From the line that contains "export SETUP_SLACK_MARGIN = 0.3" to the final line of the entries below, write out every line exactly as it appears, and nothing else.

[Collected data entries]

+ + + + + + +

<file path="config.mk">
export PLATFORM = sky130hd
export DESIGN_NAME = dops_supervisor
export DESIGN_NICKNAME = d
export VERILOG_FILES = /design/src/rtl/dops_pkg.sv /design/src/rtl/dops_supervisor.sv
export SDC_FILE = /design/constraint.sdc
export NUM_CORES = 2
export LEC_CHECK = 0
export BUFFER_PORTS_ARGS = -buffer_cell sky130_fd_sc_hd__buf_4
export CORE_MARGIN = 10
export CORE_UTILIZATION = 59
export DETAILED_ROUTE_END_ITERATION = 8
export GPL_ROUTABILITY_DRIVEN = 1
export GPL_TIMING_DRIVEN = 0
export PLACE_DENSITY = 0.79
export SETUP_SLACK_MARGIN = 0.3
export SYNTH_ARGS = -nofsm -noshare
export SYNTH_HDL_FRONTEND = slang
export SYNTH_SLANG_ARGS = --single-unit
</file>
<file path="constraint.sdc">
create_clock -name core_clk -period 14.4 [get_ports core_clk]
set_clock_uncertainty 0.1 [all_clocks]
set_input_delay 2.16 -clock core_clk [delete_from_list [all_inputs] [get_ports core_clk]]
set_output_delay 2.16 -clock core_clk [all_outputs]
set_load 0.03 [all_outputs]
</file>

+ + + + + + +

TASK SOLUTION:
export SETUP_SLACK_MARGIN = 0.3
export SYNTH_ARGS = -nofsm -noshare
export SYNTH_HDL_FRONTEND = slang
export SYNTH_SLANG_ARGS = --single-unit
</file>
<file path="constraint.sdc">
create_clock -name core_clk -period 14.4 [get_ports core_clk]
set_clock_uncertainty 0.1 [all_clocks]
set_input_delay 2.16 -clock core_clk [delete_from_list [all_inputs] [get_ports core_clk]]
set_output_delay 2.16 -clock core_clk [all_outputs]
set_load 0.03 [all_outputs]
</file>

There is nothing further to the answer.